Asker Haklari, or Soldiers' Rights, has published accounts from soldiers telling of violence, usually by officers, and impunity for the offenders. The reports have triggered a debate about what has been a touchy subject in a country where many see the military as a source of pride, not least because it played a vital role in the founding of the republic in 1923.
"It is a problem that every male conscript suffers from and knows about," Kerem Ciftcioglu, an activist with Asker Haklari, said this month.
In recent years, Turkey's military has lost much of its political power through reforms and has come under closer public scrutiny because of alleged coup plans among its ranks, but it remains the country's most trusted institution, according to opinion polls.
The new debate about abuse in the military is significant because millions of Turks have served in the army.
Conscripts make up about 500,000 of the 600,000 soldiers in the Turkish military, Nato's second biggest fighting force after the US armed forces. Regular conscripts serve a 15-month term, with university graduates serving six months.
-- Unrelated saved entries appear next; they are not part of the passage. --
`src/include/irq_pkg.sv`:
```
package irq_pkg;

   // bus geometry
   localparam int unsigned ADDR_W = 12;
   localparam int unsigned DATA_W = 32;
   localparam int unsigned NUM_SRC = 15;
   localparam int unsigned NUM_PINS = 32;

   // register indices; byte address is four times the index
   localparam logic [9:0] IDX_EXT_FLAGS = 10'h091;
   localparam logic [9:0] IDX_BASE_EN = 10'h0a8;
   localparam logic [9:0] IDX_BASE_PRIO = 10'h0b8;
   localparam logic [9:0] IDX_EXT_EN = 10'h0e8;
   localparam logic [9:0] IDX_EXT_PRIO = 10'h0f8;
   localparam logic [9:0] IDX_PIN_GROUP = 10'h100;
   localparam logic [9:0] IDX_PIN_RISE = 10'h101;
   localparam logic [9:0] IDX_PIN_FALL = 10'h102;
   localparam logic [9:0] IDX_PIN_FLAGS = 10'h103;
   localparam logic [9:0] IDX_PIN_WAKE = 10'h104;
   localparam logic [9:0] IDX_CORE_STAT = 10'h105;

   // reset values
   localparam logic [7:0] RST_REG8 = 8'h00;
   localparam logic [31:0] RST_REG32 = 32'h0000_0000;

   // field positions
   localparam int unsigned BIT_GLOBAL_EN = 7;
   localparam int unsigned BIT_I2C_FLAG = 0;
   localparam int unsigned BIT_BASE_UNUSED = 7;

   // bus answers
   localparam logic [1:0] RESP_OKAY = 2'h0;
   localparam logic [1:0] RESP_SLVERR = 2'h2;

   // request flags arriving from peripherals, all levels except i2c_master_set
   typedef struct packed {
      logic [3:0] rtc_timer_other;
      logic       rtc_quarter_second_event;
      logic       rtc_alarm_event;
      logic       rtc_second_event;
      logic [2:0] spi_slave_src;
      logic [2:0] pca_src;
      logic [1:0] adc_pwm_src;
      logic [4:0] comparator_can_src;
      logic [1:0] low_voltage_src;
      logic       i2c_master_set;
      logic       watchdog_flag;
      logic       uart2_flag;
      logic       timer2_flag;
      logic       uart0_flag;
      logic       timer1_flag;
      logic       timer0_flag;
   } irq_sources_s;

   // winner handed to the core vectoring logic
   typedef struct packed {
      logic       valid;
      logic       high;
      logic [3:0] index;
   } core_request_s;

endpackage

```
`src/rtl/extended_irq_ctrl.sv`:
```
// Contract
// - extended enable bits seven down to zero
// - low voltage bit2, i2c master bit0; the code places low voltage at bit1
// - priority bit one means high level
// - base priority bits six..zero, bit7 unused
// - extended priority mirrors extended enable layout
// - extended flag layout, bit four reserved
// - writes to peripheral line flags ignored
// - i2c master flag cleared only by software
// - line flags follow sources without storage
// - rtc line flag ORs all its sources
// - set source keeps line asserted after return
// - each pin selects group zero or one
// - per-pin rising, falling or both edges
// - same edge detection produces wake-up
// - high level first, then natural order
// - requests sampled on rising system clock
// - software writes only clear flags
// - global enable gates all peripheral interrupts
module extended_irq_ctrl
   import irq_pkg::*;
#(
   parameter int unsigned N_PINS = irq_pkg::NUM_PINS
) (
   input  wire logic                      aclk,
   input  wire logic                      aresetn,
   input  wire logic                      ce,
   input  wire logic [irq_pkg::ADDR_W-1:0] awaddr,
   input  wire logic [2:0]                awprot,
   input  wire logic                      awvalid,
   output logic                           awready,
   input  wire logic [irq_pkg::DATA_W-1:0] wdata,
   input  wire logic [3:0]                wstrb,
   input  wire logic                      wvalid,
   output logic                           wready,
   output logic [1:0]                     bresp,
   output logic                           bvalid,
   input  wire logic                      bready,
   input  wire logic [irq_pkg::ADDR_W-1:0] araddr,
   input  wire logic [2:0]                arprot,
   input  wire logic                      arvalid,
   output logic                           arready,
   output logic [irq_pkg::DATA_W-1:0]     rdata,
   output logic [1:0]                     rresp,
   output logic                           rvalid,
   input  wire logic                      rready,
   input  wire irq_pkg::irq_sources_s     sources,
   input  wire logic [N_PINS-1:0]         gpio_pins,
   output irq_pkg::core_request_s         core_request,
   output logic [irq_pkg::NUM_SRC-1:0]    line_requests,
   output logic                           pin_irq_group0,
   output logic                           pin_irq_group1,
   output logic                           wake_event
);
   import irq_pkg::*;

   // software-visible state, plus the previous pin levels
   logic [7:0]        base_enable_reg;
   logic [7:0]        base_priority_reg;
   logic [7:0]        extended_enable_reg;
   logic [7:0]        extended_priority_reg;
   logic              i2c_master_line_flag;
   logic [N_PINS-1:0] pin_function_config;
   logic [N_PINS-1:0] pin_rise_en;
   logic [N_PINS-1:0] pin_fall_en;
   logic [N_PINS-1:0] pin_wake_en;
   logic [N_PINS-1:0] pin_flags;
   logic [N_PINS-1:0] pin_prev;

   // bus holding registers
   logic              aw_full;
   logic              w_full;
   logic [ADDR_W-1:0] aw_addr_q;
   logic [DATA_W-1:0] w_data_q;
   logic [3:0]        w_strb_q;

   // derived
   logic              wr_go;
   logic [9:0]        wr_idx;
   logic [9:0]        rd_idx;
   logic              wr_lane0;
   logic [N_PINS-1:0] pin_event;
   logic [N_PINS-1:0] pin_clear;
   logic [N_PINS-1:0] wr_mask;
   logic [NUM_SRC-1:0] flags;
   logic [NUM_SRC-1:0] enables;
   logic [NUM_SRC-1:0] priorities;
   logic [NUM_SRC-1:0] active;
   logic [7:0]        extended_flag_reg;
   logic              rtc_timer_line_flag;
   logic              spi_slave_line_flag;
   logic              pca_line_flag;
   logic              adc_pwm_line_flag;
   logic              comparator_can_line_flag;
   logic              low_voltage_line_flag;
   logic              global_irq_enable;
   core_request_s     next_core_request;
   logic [DATA_W-1:0] next_rdata;
   logic [1:0]        next_rresp;

   // handshakes are combinational; ce low refuses new traffic
   assign awready = ce & ~aw_full;
   assign wready  = ce & ~w_full;
   assign arready = ce & ~rvalid;
   assign wr_go   = ce & aw_full & w_full & ~bvalid;
   assign wr_idx  = aw_addr_q[11:2];
   assign rd_idx  = araddr[11:2];
   assign wr_lane0 = w_strb_q[0];

   // byte-lane mask for the wide pin registers
   always_comb begin
      wr_mask = '0;
      for (int i = 0; i < N_PINS; i++) begin
         wr_mask[i] = w_strb_q[i / 8];
      end
   end

   // write address and data are captured independently, in either order
   always_ff @(posedge aclk) begin
      if (!aresetn) begin
         aw_full   <= 1'b0;
         aw_addr_q <= '0;
      end else if (ce) begin
         if (awvalid && !aw_full) begin
            aw_full   <= 1'b1;
            aw_addr_q <= awaddr;
         end else if (wr_go) begin
            aw_full <= 1'b0;
         end
      end
   end

   always_ff @(posedge aclk) begin
      if (!aresetn) begin
         w_full   <= 1'b0;
         w_data_q <= '0;
         w_strb_q <= '0;
      end else if (ce) begin
         if (wvalid && !w_full) begin
            w_full   <= 1'b1;
            w_data_q <= wdata;
            w_strb_q <= wstrb;
         end else if (wr_go) begin
            w_full <= 1'b0;
         end
      end
   end

   // write response one cycle after both halves are held
   always_ff @(posedge aclk) begin
      if (!aresetn) begin
         bvalid <= 1'b0;
         bresp  <= RESP_OKAY;
      end else if (ce) begin
         if (wr_go) begin
            bvalid <= 1'b1;
            unique case (wr_idx)
               IDX_EXT_FLAGS, IDX_BASE_EN, IDX_BASE_PRIO, IDX_EXT_EN, IDX_EXT_PRIO,
               IDX_PIN_GROUP, IDX_PIN_RISE, IDX_PIN_FALL, IDX_PIN_FLAGS, IDX_PIN_WAKE,
               IDX_CORE_STAT: bresp <= RESP_OKAY;
               default:       bresp <= RESP_SLVERR;
            endcase
         end else if (bvalid && bready) begin
            bvalid <= 1'b0;
         end
      end
   end

   // 8-bit control registers, written through byte lane 0
   always_ff @(posedge aclk) begin
      if (!aresetn) begin
         base_enable_reg       <= RST_REG8;
         base_priority_reg     <= RST_REG8;
         extended_enable_reg   <= RST_REG8;
         extended_priority_reg <= RST_REG8;
      end else if (wr_go && wr_lane0) begin
         if (wr_idx == IDX_BASE_EN) begin
            base_enable_reg <= w_data_q[7:0];
         end
         if (wr_idx == IDX_BASE_PRIO) begin
            base_priority_reg <= {1'b0, w_data_q[6:0]};
         end
         if (wr_idx == IDX_EXT_EN) begin
            extended_enable_reg <= w_data_q[7:0];
         end
         if (wr_idx == IDX_EXT_PRIO) begin
            extended_priority_reg <= w_data_q[7:0];
         end
      end
   end

   // i2c master flag: hardware sets, software writes 0 to clear; set wins
   always_ff @(posedge aclk) begin
      if (!aresetn) begin
         i2c_master_line_flag <= 1'b0;
      end else if (ce) begin
         if (sources.i2c_master_set) begin
            i2c_master_line_flag <= 1'b1;
         end else if (wr_go && wr_lane0 && wr_idx == IDX_EXT_FLAGS && !w_data_q[BIT_I2C_FLAG]) begin
            i2c_master_line_flag <= 1'b0;
         end
      end
   end

   // pin configuration registers
   always_ff @(posedge aclk) begin
      if (!aresetn) begin
         pin_function_config <= N_PINS'(RST_REG32);
         pin_rise_en         <= N_PINS'(RST_REG32);
         pin_fall_en         <= N_PINS'(RST_REG32);
         pin_wake_en         <= N_PINS'(RST_REG32);
      end else if (wr_go) begin
         if (wr_idx == IDX_PIN_GROUP) begin
            pin_function_config <= (pin_function_config & ~wr_mask) | (w_data_q[N_PINS-1:0] & wr_mask);
         end
         if (wr_idx == IDX_PIN_RISE) begin
            pin_rise_en <= (pin_rise_en & ~wr_mask) | (w_data_q[N_PINS-1:0] & wr_mask);
         end
         if (wr_idx == IDX_PIN_FALL) begin
            pin_fall_en <= (pin_fall_en & ~wr_mask) | (w_data_q[N_PINS-1:0] & wr_mask);
         end
         if (wr_idx == IDX_PIN_WAKE) begin
            pin_wake_en <= (pin_wake_en & ~wr_mask) | (w_data_q[N_PINS-1:0] & wr_mask);
         end
      end
   end

   // pin write-one-to-clear strobes
   assign pin_clear = (wr_go && wr_idx == IDX_PIN_FLAGS) ? (w_data_q[N_PINS-1:0] & wr_mask) : '0;

   // per-pin edge detectors; a fresh edge beats a clear in the same cycle
   genvar gp;
   generate
      for (gp = 0; gp < N_PINS; gp++) begin : g_pin
         assign pin_event[gp] = (pin_rise_en[gp] & gpio_pins[gp] & ~pin_prev[gp])
                              | (pin_fall_en[gp] & ~gpio_pins[gp] & pin_prev[gp]);

         always_ff @(posedge aclk) begin
            if (!aresetn) begin
               pin_flags[gp] <= 1'b0;
            end else if (ce) begin
               if (pin_event[gp]) begin
                  pin_flags[gp] <= 1'b1;
               end else if (pin_clear[gp]) begin
                  pin_flags[gp] <= 1'b0;
               end
            end
         end
      end
   endgenerate

   // previous pin level; pins are synchronous to aclk already
   always_ff @(posedge aclk) begin
      if (!aresetn) begin
         pin_prev <= '0;
      end else if (ce) begin
         pin_prev <= gpio_pins;
      end
   end

   // wake pulse reuses the interrupt edge detection, so it needs no enables of the core
   always_ff @(posedge aclk) begin
      if (!aresetn) begin
         wake_event <= 1'b0;
      end else if (ce) begin
         wake_event <= |(pin_event & pin_wake_en);
      end
   end

   // pin groups gather flags per their configured group
   assign pin_irq_group0 = |(pin_flags & ~pin_function_config);
   assign pin_irq_group1 = |(pin_flags & pin_function_config);

   // line flags are plain ORs of live peripheral flags, so a source left set keeps the line up
   assign rtc_timer_line_flag = sources.rtc_second_event | sources.rtc_alarm_event
                              | sources.rtc_quarter_second_event | (|sources.rtc_timer_other);
   assign spi_slave_line_flag      = |sources.spi_slave_src;
   assign pca_line_flag            = |sources.pca_src;
   assign adc_pwm_line_flag        = |sources.adc_pwm_src;
   assign comparator_can_line_flag = |sources.comparator_can_src;
   assign low_voltage_line_flag    = |sources.low_voltage_src;

   // readback view; bit 4 reserved reads zero
   assign extended_flag_reg = {rtc_timer_line_flag, spi_slave_line_flag, pca_line_flag, 1'b0,
                               adc_pwm_line_flag, comparator_can_line_flag, low_voltage_line_flag,
                               i2c_master_line_flag};

   // natural order: index 0 is pin group 0, index 14 the rtc/timer line
   assign flags = {rtc_timer_line_flag, spi_slave_line_flag, pca_line_flag, sources.watchdog_flag,
                   adc_pwm_line_flag, comparator_can_line_flag, low_voltage_line_flag,
                   i2c_master_line_flag, sources.uart2_flag, sources.timer2_flag, sources.uart0_flag,
                   sources.timer1_flag, pin_irq_group1, sources.timer0_flag, pin_irq_group0};
   assign enables    = {extended_enable_reg, base_enable_reg[6:0]};
   assign priorities = {extended_priority_reg, base_priority_reg[6:0]};
   assign global_irq_enable = base_enable_reg[BIT_GLOBAL_EN];
   assign active = flags & enables & {NUM_SRC{global_irq_enable}};

   // arbitration: any high level wins, ties go to the lowest index
   always_comb begin
      next_core_request = '0;
      for (int i = NUM_SRC - 1; i >= 0; i--) begin
         if (active[i] && !priorities[i] && !next_core_request.high) begin
            next_core_request.valid = 1'b1;
            next_core_request.index = 4'(i);
         end
      end
      for (int i = NUM_SRC - 1; i >= 0; i--) begin
         if (active[i] && priorities[i]) begin
            next_core_request.valid = 1'b1;
            next_core_request.high  = 1'b1;
            next_core_request.index = 4'(i);
         end
      end
   end

   // requests re-evaluated every edge, so a flag still set reasserts after return
   always_ff @(posedge aclk) begin
      if (!aresetn) begin
         core_request  <= '0;
         line_requests <= '0;
      end else if (ce) begin
         core_request  <= next_core_request;
         line_requests <= active;
      end
   end

   // read decode; writes to the peripheral line flags were dropped above
   always_comb begin
      next_rdata = '0;
      next_rresp = RESP_OKAY;
      unique case (rd_idx)
         IDX_EXT_FLAGS: next_rdata[7:0] = extended_flag_reg;
         IDX_BASE_EN:   next_rdata[7:0] = base_enable_reg;
         IDX_BASE_PRIO: next_rdata[7:0] = base_priority_reg;
         IDX_EXT_EN:    next_rdata[7:0] = extended_enable_reg;
         IDX_EXT_PRIO:  next_rdata[7:0] = extended_priority_reg;
         IDX_PIN_GROUP: next_rdata[N_PINS-1:0] = pin_function_config;
         IDX_PIN_RISE:  next_rdata[N_PINS-1:0] = pin_rise_en;
         IDX_PIN_FALL:  next_rdata[N_PINS-1:0] = pin_fall_en;
         IDX_PIN_FLAGS: next_rdata[N_PINS-1:0] = pin_flags;
         IDX_PIN_WAKE:  next_rdata[N_PINS-1:0] = pin_wake_en;
         IDX_CORE_STAT: next_rdata[NUM_SRC+5:0] = {line_requests, core_request};
         default:       next_rresp = RESP_SLVERR;
      endcase
   end

   // read data registered; answer one cycle after the address is taken
   always_ff @(posedge aclk) begin
      if (!aresetn) begin
         rvalid <= 1'b0;
         rdata  <= '0;
         rresp  <= RESP_OKAY;
      end else if (ce) begin
         if (arvalid && !rvalid) begin
            rvalid <= 1'b1;
            rdata  <= next_rdata;
            rresp  <= next_rresp;
         end else if (rvalid && rready) begin
            rvalid <= 1'b0;
         end
      end
   end

endmodule

```
`config.mk`:
```
export PLATFORM = sky130hd
export DESIGN_NAME = extended_irq_ctrl
export DESIGN_NICKNAME = d
export VERILOG_FILES = /design/src/include/irq_pkg.sv /design/src/rtl/extended_irq_ctrl.sv
export SDC_FILE = /design/constraint.sdc
export NUM_CORES = 1
export LEC_CHECK = 0
export ABC_AREA = 1
export BUFFER_PORTS_ARGS = -buffer_cell sky130_fd_sc_hd__clkbuf_2
export CAP_MARGIN = 20
export CORE_MARGIN = 5
export CORE_UTILIZATION = 45
export DETAILED_ROUTE_END_ITERATION = 6
export GPL_ROUTABILITY_DRIVEN = 1
export GPL_TIMING_DRIVEN = 0
export HOLD_SLACK_MARGIN = 0.1
export SETUP_SLACK_MARGIN = 0.4
export SLEW_MARGIN = 20
export SYNTH_ARGS = -nofsm -noshare
export SYNTH_HDL_FRONTEND = slang
export SYNTH_SLANG_ARGS = --single-unit
```
`constraint.sdc`:
```
create_clock -name aclk -period 2 [get_ports aclk]
set_input_delay 0.2 -clock aclk [delete_from_list [all_inputs] [get_ports aclk]]
set_output_delay 0.2 -clock aclk [all_outputs]
set_load 0.01 [all_outputs]
```
After elaboration in Yosys (flattened, before gate mapping)
Index checks and enable logic that the tools add are counted.
{"block": "op_classes", "n_lt_le_gt_ge": 0, "shift": 0, "div_mod_pow": 0, "mul": 0, "n_reduce_logical": 155, "mux": 124, "n_eq_ne": 22, "bitwise": 253, "n_addsub": 0}
{"op": "$and A32 B32 Y32", "n": 8}
{"op": "$and A1 B1 Y1", "n": 134}
{"op": "$or A32 B32 Y32", "n": 4}
{"op": "$eq A10 B9 Y1 const B", "n": 12}
{"op": "$eq A10 B8 Y1 const B", "n": 10}
{"op": "$reduce_and A2 Y1", "n": 49}
{"op": "$reduce_or A32 Y1", "n": 3}
{"op": "$mux W6", "n": 15}
{"op": "$mux W1", "n": 88}
{"op": "$pmux W8 S11", "n": 1}
{"op": "$pmux W13 S6", "n": 1}
{"op": "$reduce_bool A2 Y1", "n": 37}
{"op": "$not A1 Y1", "n": 68}
{"op": "$not A32 Y32", "n": 2}
{"op": "$mux W4", "n": 15}
{"op": "$pmux W11 S5", "n": 1}
{"op": "$logic_and A1 B1 Y1", "n": 39}
{"op": "$or A1 B1 Y1", "n": 35}
{"op": "$mux W32", "n": 1}
{"op": "$and A15 B15 Y15", "n": 2}
{"op": "$reduce_or A11 Y1", "n": 2}
{"op": "$logic_not A1 Y1", "n": 19}
{"op": "$reduce_or A3 Y1", "n": 2}
{"op": "$reduce_or A5 Y1", "n": 1}
{"op": "3 further kinds", "n": 5}
{"block": "totals", "ram_bits": 0, "mem_count": 0, "latchBits": 0, "inputBits": 135, "word_cells": 611, "romBits": 0, "output_inout_bits": 65, "ff_bits": 334}

Logic depth before layout (Yosys ltp)
{"block": "depth", "depth_word": 36, "depth_mapped": 29}

Least setup slack after synthesis
No wires, ideal clock.
{"block": "synth_path", "path_kind": "flip-flop to flip-flop", "start": "register with a tool-made name", "end": "register core_request[0] in the netlist's numbering", "period_less_slack_ns": 1.830, "path_stages_with_launch": 27, "slack_ns": 0.170, "t_arrival_ns": 1.760, "path_buffers": 0, "setup_ns": 0.070, "path_cell_list": "dfxtp_1 > inv_1 > nand2_1 > o21ai_1 > nor2_1 > nand2_1 > nor2_1 > nand2_1 > nand2_1 > inv_1 > nand2_2 > nand2_1 > nor2_1 > nand2_1 > nand2_1 > nand2_1 > nand2_1 > nand2_1 > nand2_1 > nand2_1 > nand2_1 > nand2_1 > nand2_1 > nand2_1 > nand2_1 > nand2_1 > a21oi_1"}
{"item": "to (signal assigned)", "line": "extended_irq_ctrl.sv:322", "text": "core_request <= next_core_request;"}
{"item": "to (decl)", "line": "extended_irq_ctrl.sv:49", "text": "output irq_pkg::core_request_s core_request,"}

Final worst setup path
{"block": "layout_path", "start": "register pin_flags[19]", "end": "register line_requests[0] in the netlist's numbering"}
{"block": "layout_between", "elab_chain_cells": 4}
{"item": "from (decl)", "line": "extended_irq_ctrl.sv:67", "text": "logic [N_PINS-1:0] pin_flags;"}
{"item": "from (signal, indexed assignment)", "line": "extended_irq_ctrl.sv:240", "text": "pin_flags[gp] <= 1'b0;"}
{"item": "from (signal, indexed assignment)", "line": "extended_irq_ctrl.sv:243", "text": "pin_flags[gp] <= 1'b1;"}
{"item": "from (signal, indexed assignment)", "line": "extended_irq_ctrl.sv:245", "text": "pin_flags[gp] <= 1'b0;"}
{"item": "$and A32 B32 Y32", "line": "extended_irq_ctrl.sv:271", "text": "assign pin_irq_group0 = |(pin_flags & ~pin_function_config);"}
{"item": "$reduce_or A32 Y1", "line": "extended_irq_ctrl.sv:271"}
{"item": "$and A15 B15 Y15 (2 in a row)", "line": "extended_irq_ctrl.sv:296", "text": "assign active = flags & enables & {NUM_SRC{global_irq_enable}};"}
{"item": "to (signal assigned)", "line": "extended_irq_ctrl.sv:323", "text": "line_requests <= active;"}
{"item": "to (decl)", "line": "extended_irq_ctrl.sv:50", "text": "output logic [irq_pkg::NUM_SRC-1:0] line_requests,"}
No other way between the ends.
A chain may end at the register's enable or synchronous reset.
As a result of complaints collected by Asker Haklari, parliament's human rights committee took up the issue of abuse in the armed forces. Last month, the committee shocked the nation by saying that the number of suicides by privates during the past 10 years was higher than the number of soldiers killed in the war against Kurdish rebels over the same period.
Ayhan Sefer Ustun, the committee chairman, said 934 soldiers had taken their own lives. "In the past 10 years, 818 members of the Turkish Armed Forces have become martyrs," Mr Ustun said. "These figures are unacceptable."
Mr Ciftcioglu of Asker Haklari said the group had collected more than 1,000 complaints from conscripts since April 2011 and that numbers were rising fast.
According to a report by the group, almost one out of two complaints included insults against conscripts by superiors, 39 per cent mentioned beatings and other kinds of physical violence, 16 per cent dealt with harassment and 13 per cent mentioned threats.
Mr Ciftcioglu said action by his group is specifically directed at regular conscripts. "We are not addressing the usual suspects in the democracy movement, we are focusing on normal soldiers," he said.
Asker Haklari's recommendations to solve the problem overlapped with demands for more democracy in Turkey, Mr Ciftcioglu said. He said the group supported calls for a stronger civilian oversight of the military, the abolition of the military justice system, the introduction of an ombudsman system within the armed forces, and demands for the protection of rights of conscientious objectors.
"There is a total unaccountability and hopelessness," Mr Ciftcioglu said. Abused soldiers had no place to turn to. "They need to be able to complain about this."
The military has responded by arguing that problems within the army reflected social problems in Turkey as a whole, stressing that most suicides of soldiers were related to drug abuse and family problems.
But Mr Ciftcioglu said a comparison with official figures showed that the suicide rate among conscripts was 2.71 times higher than that of young men in Turkey in general.
More may be behind the figures. Some cases officially declared to have been suicides have been questioned by activists like Mr Ciftcioglu and families of the soldiers who died.
This month parents of nine soldiers said to have killed themselves, attended a news conference in parliament in Ankara to demand that the judiciary investigate the cases as potential murders.
Mr Ciftcioglu said he hoped the debate might lead to improvements in the everyday life of soldiers simply by showing potential offenders that the public was watching.
"This sequence has been sufficiently troublesome for commanders," he said about the rising number of complaints. "There is more visibility now. From now on, commanders will think twice" before abusing conscripts, he said.